To configure DNS settings for the private endpoint created at step 8, do the following:

1. Log in to the Microsoft Azure portal.
2. Click More services and select Resource groups on the All services page.
3. On the Resource groups page, select the resource group to which the necessary SQL Server belongs. The resource group page will open.
4. In the Resource list, locate and click the SQL Server that you want to protect.
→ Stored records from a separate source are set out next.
<file path="config.mk">
export PLATFORM = sky130hd
export DESIGN_NAME = multiline_dot_stuffing_parser
export DESIGN_NICKNAME = d
export VERILOG_FILES = /design/src/rtl/mdsp_pkg.sv /design/src/rtl/multiline_dot_stuffing_parser.sv
export SDC_FILE = /design/constraint.sdc
export NUM_CORES = 1
export LEC_CHECK = 0
export ABC_AREA = 1
export BUFFER_PORTS_ARGS = -buffer_cell sky130_fd_sc_hd__buf_2
export CAP_MARGIN = 20
export CORE_MARGIN = 4
export CORE_UTILIZATION = 30
export CTS_BUF_LIST = sky130_fd_sc_hd__clkbuf_4
export CTS_CLUSTER_SIZE = 14
export DETAILED_ROUTE_END_ITERATION = 6
export SYNTH_ARGS = -nofsm -noshare
export SYNTH_HDL_FRONTEND = slang
export SYNTH_SLANG_ARGS = --single-unit
export TNS_END_PERCENT = 20
</file>
<file path="constraint.sdc">
create_clock -name clk_i -period 5.45 [get_ports clk_i]
set_input_delay 1.09 -clock clk_i [delete_from_list [all_inputs] [get_ports clk_i]]
set_output_delay 1.09 -clock clk_i [all_outputs]
set_load 0.01 [all_outputs]
</file>
<file path="src/rtl/mdsp_pkg.sv">
// Package for the multi-line dot-stuffing parser: phase codes, status codes,
// byte constants and the result entry type. No dependencies.
`default_nettype none

package mdsp_pkg;

  // Longest line in bytes before the parser flags an error
  localparam int unsigned MAX_LINE   = 512;
  localparam int unsigned LINE_CNT_W = 10;

  // Depth of the result queue (power of two, at least 4)
  localparam int unsigned OUT_DEPTH_DEF = 4;

  // Parser phase codes
  localparam logic [2:0] PH_FIRST = 3'd0;
  localparam logic [2:0] PH_BODY  = 3'd1;
  localparam logic [2:0] PH_DOT   = 3'd2;
  localparam logic [2:0] PH_DOTCR = 3'd3;
  localparam logic [2:0] PH_DONE  = 3'd4;
  localparam logic [2:0] PH_ERROR = 3'd5;

  // Status codes carried on every result
  localparam logic [1:0] ST_RUN  = 2'd0;
  localparam logic [1:0] ST_DONE = 2'd1;
  localparam logic [1:0] ST_ERR  = 2'd2;

  localparam logic [7:0] CH_CR  = 8'h0D;
  localparam logic [7:0] CH_LF  = 8'h0A;
  localparam logic [7:0] CH_DOT = 8'h2E;

  typedef struct packed {
    logic [7:0] data;
    logic       has_byte;
    logic       to_first_line;
    logic       last;
    logic [1:0] status;
  } res_t;

endpackage : mdsp_pkg

`default_nettype wire

</file>
<file path="src/rtl/multiline_dot_stuffing_parser.sv">
// Multi-line dot-stuffing parser, top level: parse logic plus result queue.
// Depends on mdsp_pkg.
//
//   Channel | Direction | Handshake                  | Payload
//   --------+-----------+----------------------------+------------------------------------
//   in      | sink      | in_valid_i / in_stall_o    | in_byte_i
//   out     | source    | out_valid_o / out_stall_i  | out_byte_o, out_has_byte_o,
//           |           |                            | out_to_first_line_o, out_last_o,
//           |           |                            | out_status_o
//   cfg     | sink      | cfg_we_i                   | cfg_wdata_i (unstuff_mode)
//
// Cycles: one byte is taken per cycle while in_stall_o is low; its one or two
//   results are written into the result queue at the accepting edge and leave it one per cycle.
//   Sustained rate is one byte per cycle while bytes make one result each;
//   two-result bytes are limited by the single-entry-per-cycle output.
// Reset: phase goes to first line, counters clear, unstuff mode is set.
// Stalls: in_stall_o rises when the queue cannot take two more entries;
//   out_stall_i simply holds the queue head.
`default_nettype none

module multiline_dot_stuffing_parser #(
  parameter int unsigned OUT_DEPTH = mdsp_pkg::OUT_DEPTH_DEF
) (
  input  wire logic       clk_i,
  input  wire logic       rst_ni,
  // configuration
  input  wire logic       cfg_we_i,
  input  wire logic       cfg_wdata_i,
  // input bytes
  input  wire logic       in_valid_i,
  output logic            in_stall_o,
  input  wire logic [7:0] in_byte_i,
  // results
  output logic            out_valid_o,
  input  wire logic       out_stall_i,
  output logic [7:0]      out_byte_o,
  output logic            out_has_byte_o,
  output logic            out_to_first_line_o,
  output logic            out_last_o,
  output logic [1:0]      out_status_o
);

  localparam int unsigned PtrW = $clog2(OUT_DEPTH);
  localparam int unsigned CntW = $clog2(OUT_DEPTH + 1);
  localparam logic [CntW-1:0] StallAt = CntW'(OUT_DEPTH - 2);
  localparam logic [mdsp_pkg::LINE_CNT_W-1:0] MaxLine =
    mdsp_pkg::LINE_CNT_W'(mdsp_pkg::MAX_LINE);

  // ------------------------------------------------------------------
  // Parser state
  // ------------------------------------------------------------------
  logic                              unstuff_q;
  logic [2:0]                        phase_q, phase_d;
  logic                              cr_q, cr_d;
  logic [mdsp_pkg::LINE_CNT_W-1:0]   lcnt_q, lcnt_d;

  logic       in_fire;
  logic       out_fire;
  logic [1:0] e_n;         // bytes emitted by this input byte
  logic [7:0] e0, e1;
  logic       e0_first;
  logic       line_end;
  logic [1:0] st;
  mdsp_pkg::res_t ent0, ent1;

  assign in_fire  = in_valid_i && !in_stall_o;
  assign out_fire = out_valid_o && !out_stall_i;

  // One pass of the parse: next state and emitted bytes from the current
  // state and the incoming byte.
  always_comb begin
    phase_d  = phase_q;
    cr_d     = cr_q;
    lcnt_d   = lcnt_q;
    e_n      = 2'd0;
    e0       = '0;
    e1       = '0;
    e0_first = 1'b0;
    line_end = 1'b0;
    if (phase_q != mdsp_pkg::PH_DONE && phase_q != mdsp_pkg::PH_ERROR &&
        phase_q <= mdsp_pkg::PH_ERROR) begin
      unique case (phase_q)
        mdsp_pkg::PH_FIRST: begin
          // status line passes through untouched
          e_n      = 2'd1;
          e0       = in_byte_i;
          e0_first = unstuff_q;
          if (in_byte_i == mdsp_pkg::CH_LF) begin
            phase_d  = mdsp_pkg::PH_BODY;
            line_end = 1'b1;
          end
        end
        mdsp_pkg::PH_BODY: begin
          if (in_byte_i == mdsp_pkg::CH_DOT && lcnt_q == '0) begin
            if (!unstuff_q) begin
              e_n = 2'd1;
              e0  = in_byte_i;
            end
            phase_d = mdsp_pkg::PH_DOT;
            cr_d    = 1'b0;
          end else if (in_byte_i == mdsp_pkg::CH_CR) begin
            // CR is held back in unstuff mode until its LF turns up
            if (!unstuff_q) begin
              e_n = 2'd1;
              e0  = in_byte_i;
            end
            cr_d = 1'b1;
          end else if (in_byte_i == mdsp_pkg::CH_LF) begin
            if (cr_q) begin
              if (unstuff_q) begin
                e_n = 2'd2;
                e0  = mdsp_pkg::CH_CR;
                e1  = mdsp_pkg::CH_LF;
              end else begin
                e_n = 2'd1;
                e0  = mdsp_pkg::CH_LF;
              end
              cr_d     = 1'b0;
              line_end = 1'b1;
            end else if (!unstuff_q) begin
              // bare LF gains a CR
              e_n      = 2'd2;
              e0       = mdsp_pkg::CH_CR;
              e1       = mdsp_pkg::CH_LF;
              line_end = 1'b1;
            end else begin
              phase_d = mdsp_pkg::PH_ERROR;
            end
          end else begin
            e_n = 2'd1;
            e0  = in_byte_i;
          end
        end
        mdsp_pkg::PH_DOT: begin
          if (unstuff_q) begin
            if (in_byte_i == mdsp_pkg::CH_CR) begin
              phase_d = mdsp_pkg::PH_DOTCR;
              cr_d    = 1'b0;
            end else if (in_byte_i == mdsp_pkg::CH_DOT) begin
              e_n     = 2'd1;
              e0      = mdsp_pkg::CH_DOT;
              phase_d = mdsp_pkg::PH_BODY;
              cr_d    = 1'b0;
            end else begin
              phase_d = mdsp_pkg::PH_ERROR;
            end
          end else begin
            // stuffing: the extra dot, then the byte itself
            phase_d = mdsp_pkg::PH_BODY;
            cr_d    = (in_byte_i == mdsp_pkg::CH_CR);
            if (in_byte_i == mdsp_pkg::CH_LF) begin
              phase_d = mdsp_pkg::PH_ERROR;
            end
            e_n = 2'd2;
            e0  = mdsp_pkg::CH_DOT;
            e1  = in_byte_i;
          end
        end
        default: begin
          // after dot CR: only LF completes the terminator
          phase_d = (in_byte_i == mdsp_pkg::CH_LF) ? mdsp_pkg::PH_DONE
                                                   : mdsp_pkg::PH_ERROR;
        end
      endcase

      if (line_end) begin
        lcnt_d = '0;
      end else if (lcnt_q >= MaxLine) begin
        phase_d = mdsp_pkg::PH_ERROR;
      end else begin
        lcnt_d = lcnt_q + 1'b1;
      end
    end
  end

  always_comb begin
    if (phase_d == mdsp_pkg::PH_DONE) begin
      st = mdsp_pkg::ST_DONE;
    end else if (phase_d >= mdsp_pkg::PH_ERROR) begin
      st = mdsp_pkg::ST_ERR;
    end else begin
      st = mdsp_pkg::ST_RUN;
    end
  end

  // Result entries; a byte with no output gives one status-only entry.
  always_comb begin
    ent0.data          = e0;
    ent0.has_byte      = (e_n != 2'd0);
    ent0.to_first_line = e0_first;
    ent0.last          = (e_n != 2'd2);
    ent0.status        = st;
    ent1.data          = e1;
    ent1.has_byte      = 1'b1;
    ent1.to_first_line = 1'b0;
    ent1.last          = 1'b1;
    ent1.status        = st;
  end

  always_ff @(posedge clk_i or negedge rst_ni) begin
    if (!rst_ni) begin
      unstuff_q <= 1'b1;
      phase_q   <= mdsp_pkg::PH_FIRST;
      cr_q      <= 1'b0;
      lcnt_q    <= '0;
    end else begin
      if (cfg_we_i) begin
        unstuff_q <= cfg_wdata_i;
      end
      if (in_fire) begin
        phase_q <= phase_d;
        cr_q    <= cr_d;
        lcnt_q  <= lcnt_d;
      end
    end
  end

  // ------------------------------------------------------------------
  // Result queue: up to two entries in per transfer, one out
  // ------------------------------------------------------------------
  mdsp_pkg::res_t      q_mem [OUT_DEPTH];
  logic [PtrW-1:0]     wr_ptr_q, rd_ptr_q;
  logic [CntW-1:0]     cnt_q, cnt_d;
  logic [CntW-1:0]     wr_n;

  assign wr_n = in_fire ? ((e_n == 2'd2) ? CntW'(2) : CntW'(1)) : '0;
  assign cnt_d = cnt_q + wr_n - CntW'(out_fire);

  always_ff @(posedge clk_i or negedge rst_ni) begin
    if (!rst_ni) begin
      wr_ptr_q <= '0;
      rd_ptr_q <= '0;
      cnt_q    <= '0;
    end else begin
      cnt_q <= cnt_d;
      if (in_fire) begin
        wr_ptr_q <= wr_ptr_q + PtrW'(wr_n);
      end
      if (out_fire) begin
        rd_ptr_q <= rd_ptr_q + 1'b1;
      end
    end
  end

  always_ff @(posedge clk_i) begin
    if (in_fire) begin
      q_mem[wr_ptr_q] <= ent0;
      if (e_n == 2'd2) begin
        q_mem[wr_ptr_q + 1'b1] <= ent1;
      end
    end
  end

  assign in_stall_o          = (cnt_q > StallAt);
  assign out_valid_o         = (cnt_q != '0);
  assign out_byte_o          = q_mem[rd_ptr_q].data;
  assign out_has_byte_o      = q_mem[rd_ptr_q].has_byte;
  assign out_to_first_line_o = q_mem[rd_ptr_q].to_first_line;
  assign out_last_o          = q_mem[rd_ptr_q].last;
  assign out_status_o        = q_mem[rd_ptr_q].status;

  // ------------------------------------------------------------------
  // Assertions
  // ------------------------------------------------------------------
  a_no_overflow: assert property (@(posedge clk_i) disable iff (!rst_ni)
    cnt_q <= CntW'(OUT_DEPTH))
    else $error("result queue overflow");

  a_result_follows: assert property (@(posedge clk_i) disable iff (!rst_ni)
    in_fire |=> out_valid_o)
    else $error("accepted byte left no result");

  a_done_sticky: assert property (@(posedge clk_i) disable iff (!rst_ni)
    phase_q == mdsp_pkg::PH_DONE |=> phase_q == mdsp_pkg::PH_DONE)
    else $error("left done phase");

  a_error_sticky: assert property (@(posedge clk_i) disable iff (!rst_ni)
    phase_q == mdsp_pkg::PH_ERROR |=> phase_q == mdsp_pkg::PH_ERROR)
    else $error("left error phase");

  a_status_only_last: assert property (@(posedge clk_i) disable iff (!rst_ni)
    out_valid_o && !out_has_byte_o |-> out_last_o && !out_to_first_line_o)
    else $error("status-only result not marked last");

endmodule : multiline_dot_stuffing_parser

`default_nettype wire
</file>
Word level (Yosys, flattened, before mapping)
Memories as Yosys holds them, arrays and structs flattened.
Index checks and enable logic that the tools add are counted.
{"block": "totals", "register_bits": 22, "latch_bits": 0, "ramBits": 52, "rom_bits": 0, "input_bits": 14, "out_inout_bits": 15, "mem_count": 1}
{"memory": "q_mem", "words": 4, "word_bits": 13, "read_ports": 1, "rd_clocked_by_memory_dff": 0, "wr": 2, "line": "multiline_dot_stuffing_parser.sv:221", "text": "mdsp_pkg::res_t q_mem [OUT_DEPTH];"}
{"block": "op_classes", "n_addsub": 6, "mul": 0, "n_div": 0, "n_lt_le_gt_ge": 4, "eq_ne": 13, "shifts": 0, "muxes": 75, "bitwise": 0, "n_reduce_logical": 14}
{"cell": "8-bit two-way mux", "n": 12}
{"cell": "3-bit two-way mux", "n": 14}
{"cell": "1-bit two-way mux", "n": 24}
{"cell": "2-bit two-way mux", "n": 12}
{"cell": "8-bit case mux with 3 select lines", "n": 1}
{"cell": "10-bit two-way mux", "n": 2}
{"cell": "8-bit by 4-bit equality test with 1-bit output, second input constant", "n": 2}
{"cell": "8-bit case mux with 2 select lines", "n": 1}
{"cell": "4-bit two-way mux", "n": 3}
{"cell": "6-bit two-way mux", "n": 2}
{"cell": "10-bit by 1-bit adder with 10-bit output, second input constant", "n": 1}
{"cell": "10-bit >= comparator, second input constant", "n": 1}
{"cell": "10-bit zero test", "n": 1}
{"cell": "3-bit case mux with 3 select lines", "n": 1}
{"cell": "8-bit by 6-bit equality test with 1-bit output, second input constant", "n": 1}
{"cell": "4-bit inequality test, second input constant", "n": 2}
{"cell": "3-bit inequality test, second input constant", "n": 2}
{"cell": "2-bit case mux with 3 select lines", "n": 1}
{"cell": "1-bit logical AND", "n": 5}
{"cell": "5-bit AND reduction", "n": 1}
{"cell": "2-bit by 1-bit adder with 2-bit output, second input constant", "n": 2}
{"cell": "2-bit inequality test, second input constant", "n": 2}
{"cell": "1-bit case mux with 2 select lines", "n": 2}
{"cell": "2-bit nonzero test", "n": 2}
{"cell": "other kinds (14)", "n": 15}

Longest topological paths before layout
Gate-level depths: netlist of the first run.
{"block": "logic_depth", "word_depth": 12, "depth_mapped": 16, "ltp_nobuf": 16}

Worst setup path after synthesis of the first run
OpenSTA, ideal clock, no wires.
{"block": "synth_path", "kind": "input to register", "from": "input port in_byte_i[6]", "to": "register cnt_q[2]", "setup_time_ns": 0.129, "arrival_ns": 3.069, "slack_ns": 2.253, "stages": 16, "cell_sequence": "inv_1 nand2_1 nor2_4 nand2_4 inv_2 nand3_4 nand2_4 nand3_1 nand2_1 ha_1 inv_1 ha_1 inv_1 fa_1 xnor2_1 xor2_1"}
{"block": "synth_via", "elab_chain_cells": 11, "elab_cells_between_ends": 17, "classes_between": "add/sub (2); eq/ne (4); mux (10); reduce/logical (1)"}
{"item": "start, declared", "line": "multiline_dot_stuffing_parser.sv:32", "text": "input wire logic [7:0] in_byte_i,"}
{"item": "8-bit by 6-bit equality test with 1-bit output / 8-bit by 4-bit equality test with 1-bit output (equally long branches)", "line": "multiline_dot_stuffing_parser.sv:94, multiline_dot_stuffing_parser.sv:139, multiline_dot_stuffing_parser.sv:108"}
{"item": "1-bit two-way mux / 2-bit two-way mux (equally long branches)", "line": "multiline_dot_stuffing_parser.sv:139, multiline_dot_stuffing_parser.sv:108"}
{"item": "1-bit two-way mux / 2-bit two-way mux (equally long branches)", "line": "multiline_dot_stuffing_parser.sv:136, multiline_dot_stuffing_parser.sv:101"}
{"item": "2-bit two-way mux, on equally long branches", "line": "multiline_dot_stuffing_parser.sv:135, multiline_dot_stuffing_parser.sv:94"}
{"item": "2-bit case mux with 3 select lines *", "line": "multiline_dot_stuffing_parser.sv:82", "text": "unique case (phase_q)"}
{"item": "2-bit two-way mux *", "line": "multiline_dot_stuffing_parser.sv:80", "text": "if (phase_q != mdsp_pkg::PH_DONE && phase_q != mdsp_pkg::PH_ERROR &&"}
{"item": "2-bit equality test *", "line": "multiline_dot_stuffing_parser.sv:226", "text": "assign wr_n = in_fire ? ((e_n == 2'd2) ? CntW'(2) : CntW'(1)) : '0;"}
{"item": "2-bit two-way mux * (2 in a row)", "line": "multiline_dot_stuffing_parser.sv:226"}
{"item": "3-bit by 2-bit adder with 3-bit output *", "line": "multiline_dot_stuffing_parser.sv:227", "text": "assign cnt_d = cnt_q + wr_n - CntW'(out_fire);"}
{"item": "3-bit by 1-bit subtractor with 3-bit output *", "line": "multiline_dot_stuffing_parser.sv:227"}
{"item": "net cnt_d[2]", "line": "multiline_dot_stuffing_parser.sv:223", "text": "logic [CntW-1:0] cnt_q, cnt_d;"}
{"item": "end signal, assigned", "line": "multiline_dot_stuffing_parser.sv:235", "text": "cnt_q <= cnt_d;"}
{"item": "end, declared", "line": "multiline_dot_stuffing_parser.sv:223"}
Mark *: on every way through the listed nets, which the timed path passes. The rest lies on a longest branch.
A chain may end at the register's enable or synchronous reset.

Worst setup path in the final report of the first run
{"block": "layout_path", "from": "register rd_ptr_q[0]", "to": "output port out_has_byte_o"}
{"block": "layout_via", "elab_chain_cells": 1}
{"item": "start, declared", "line": "multiline_dot_stuffing_parser.sv:222", "text": "logic [PtrW-1:0] wr_ptr_q, rd_ptr_q;"}
{"item": "start signal, assigned", "line": "multiline_dot_stuffing_parser.sv:240", "text": "rd_ptr_q <= rd_ptr_q + 1'b1;"}
{"item": "memory read 4 x 13 bit"}
{"item": "end, declared", "line": "multiline_dot_stuffing_parser.sv:37", "text": "output logic out_has_byte_o,"}
No other way between the ends.

==> flow_summary.json, run 1 <==
{
  "initial_core_util": 0.308,
  "max_cap_viol_count": 0,
  "core_um2": 14600,
  "crit_required_ns": 4.36,
  "dpl_worst_slack_ns": 1.87,
  "max-vdd-ir-drop_uv": 152,
  "r2r_end": "cnt_q[2]",
  "synth_cell_types": 43,
  "firstDrtPassIters": 5,
  "synthesis.area_um2": 4510,
  "drv_slew": 0,
  "cts_setup_buffers": 0,
  "hold_depth": 1,
  "first_global_vias": 3770,
  "ys_ff_latch": 74,
  "final_nets": 613,
  "track_usage": 0.143,
  "hold_end": "q_mem[2][2]",
  "antenna_found_initial": 0,
  "area_growth_pct": 11.0,
  "die-width_um": 131,
  "drtIter0Drc": 383,
  "clk_latency_ns": 0.44,
  "yosysWarnings": 0,
  "ys_seq_area_frac": 0.442,
  "clk_pin_slew_ns": 0.12,
  "hold_path_startpoint": "q_mem[2][2]",
  "finalHoldViolCount": 0,
  "hold_path_class": "reg -> reg",
  "rsz0062_at_grt": "false",
  "grt_max_degree": 30,
  "clk_path_buf_depth": 2,
  "layout_commonest_cell": "nand2_1",
  "powerDensity_nw_per_um2": 372,
  "cts_tree": "built",
  "io_buffers": 28,
  "p_leak_nw": 2.23,
  "finalCritPeriodShare": 0.603,
  "die_area_um2": 17000,
  "drc": 0,
  "syn_nets": 585,
  "ioPinCount": 29,
  "cts-root-buf": "clkbuf_4",
  "overflow": 0,
  "place.gp.congestion": 0.905,
  "setup_viol": 0,
  "drtAntennaViolNets": 0,
  "worstReg2RegStart": "unstuff_q",
  "relSlewSlack": 0.482,
  "grt_pass1_wl_mm": 19.1,
  "fin_skew_ns": 0.0203,
  "synth_area_leaders": "edfxtp_1 27%, dfrtp_1 12%, nand2_1 11%",
  "wl_per_cell_um": 15.0,
  "crit_type": "reg -> out",
  "finalWorstPathRequiredPeriod_ns": 3.29,
  "synthArstFlopShare": 0.297,
  "reg2reg_depth": 16,
  "tightest_slew_ns": 0.777,
  "routed_via_density": 4.96,
  "vias": 3862,
  "r2r_slack_ns": 2.29,
  "synth_edf_count": 40,
  "status": "finished clean",
  "htree_levels": 3,
  "setup.worst_path.end_class": "output pin",
  "dp_hpwl_mm": 8.72,
  "synth_top_area_cell": "edfxtp_1",
  "avgSynthCellArea_um2": 8.02,
  "postRouteWirelength_mm": 11.7,
  "drive_gt1_frac": 0.158,
  "whs_ns": 0.483,
  "dominantRegCellSynth": "edfxtp_1",
  "fin_cells": 779,
  "clkSinkCount": 74,
  "final.fill_count": 1554,
  "hold_buffers": 0,
  "start_kind": "flip-flop",
  "die_h_um": 131,
  "insertedDiodeCount": 0,
  "synth_cells": 562,
  "mostFrequentLayoutCells": "138 x nand2_1, 72 x nor2_1, 68 x inv_1",
  "dp_cells": 763,
  "fin_ws_ns": 2.16,
  "critPathMaxFanout": 29,
  "yosysTopAreaCellShare": 0.267,
  "rows": 44,
  "cts_inserted_buffers": 9,
  "arrival_ns": 2.20,
  "cts_resized": 0,
  "fmax_mhz": 304,
  "setup-tns-final_ns": 0
}
-- registers in the layout (all words and copies together) (netlist names) --
name / flops
lcnt_q: 10
unstuff_q: 1
q_mem: 52
phase_q: 3
rd_ptr_q: 2
cr_q: 1
wr_ptr_q: 2
cnt_q: 3
-- final cells by class --
cell class	instances	area [um^2]	area share
sequential	74	1990	0.399
timing repair buffer	29	148	0.0295
inverter	79	297	0.0593
clock buffer	10	75.1	0.0150
clock inverter	6	113	0.0225
tap	184	230	0.0460
multi-input combinational	397	2150	0.429
-- metal layers --
metal  track usage  routed length, um
met5             0                  0
met4        0.0327                140
met3        0.0297                604
met2         0.249               5840
met1         0.184               5100
-- report_power, final --
part	leakage, nW	switching, W	internal [W]
sequential	0.692	0.0000719	0.000694
combinational	1.44	0.000434	0.000218
clock	0.101	0.000202	0.000240
total	2.23	0.000708	0.00115
-- how the worst max path moves through the flow --
stage            startpoint        endpoint  slack, ns  depth (start not counted)
2_1_floorplan  in_byte_i[6]        cnt_q[2]       2.25                         16
5_1_grt         rd_ptr_q[0]  out_has_byte_o       1.94                          5
4_1_cts         rd_ptr_q[0]  out_has_byte_o       2.13                          5
6_report        rd_ptr_q[0]  out_has_byte_o       2.16                          5
3_5_place_dp   in_byte_i[7]        cnt_q[2]       1.87                         17
3_3_place_gp   in_byte_i[7]        cnt_q[2]       1.94                         17
-- worst max-delay path, cell delays in order (launching register included) --
cell and delay [ns]:
dfrtp_1 0.38, buf_4 0.23, inv_1 0.61, o21ai_0 0.16, o22ai_1 0.21, buf_2 0.18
The SQL Server page will open.
5. Navigate to Security > Networking.
6. In the Private access tab, navigate to the Private endpoint connections section and click the private endpoint created at step 8.
7. In the Private endpoint window, navigate to Settings > DNS Configuration and click Add configuration.
8. In the Add DNS zone configuration window, do the following:

1. From the Subscription drop-down list, select the subscription where the DNS zones created at step 1 reside.
2. From the Private DNS zone drop-down list, select the pair of the privatelink.database.windows.net name and the resource group in which the DNS zone was created. Leave the default settings for the other options in this window.
3. Click Add.

9. In the DNS configuration window, navigate to the newly created DNS configuration and click the link in the Private DNS zone column.
10. In the Private DNS zone window, navigate to DNS Management > Virtual network links and click Add.
11. In the Add virtual network link window, add to the DNS zone links to the VNets to which the worker instances are connected. To do that, perform the following steps for each VNet link:

1. In the Link name field, specify a name for the link.
2. From the Subscription drop-down list, select the subscription where the VNet resides.
3. From the Virtual network drop-down list, select the name of the VNet.
4. Click OK.

12. In the Virtual network links window, make sure that you have added links to all the necessary VNets.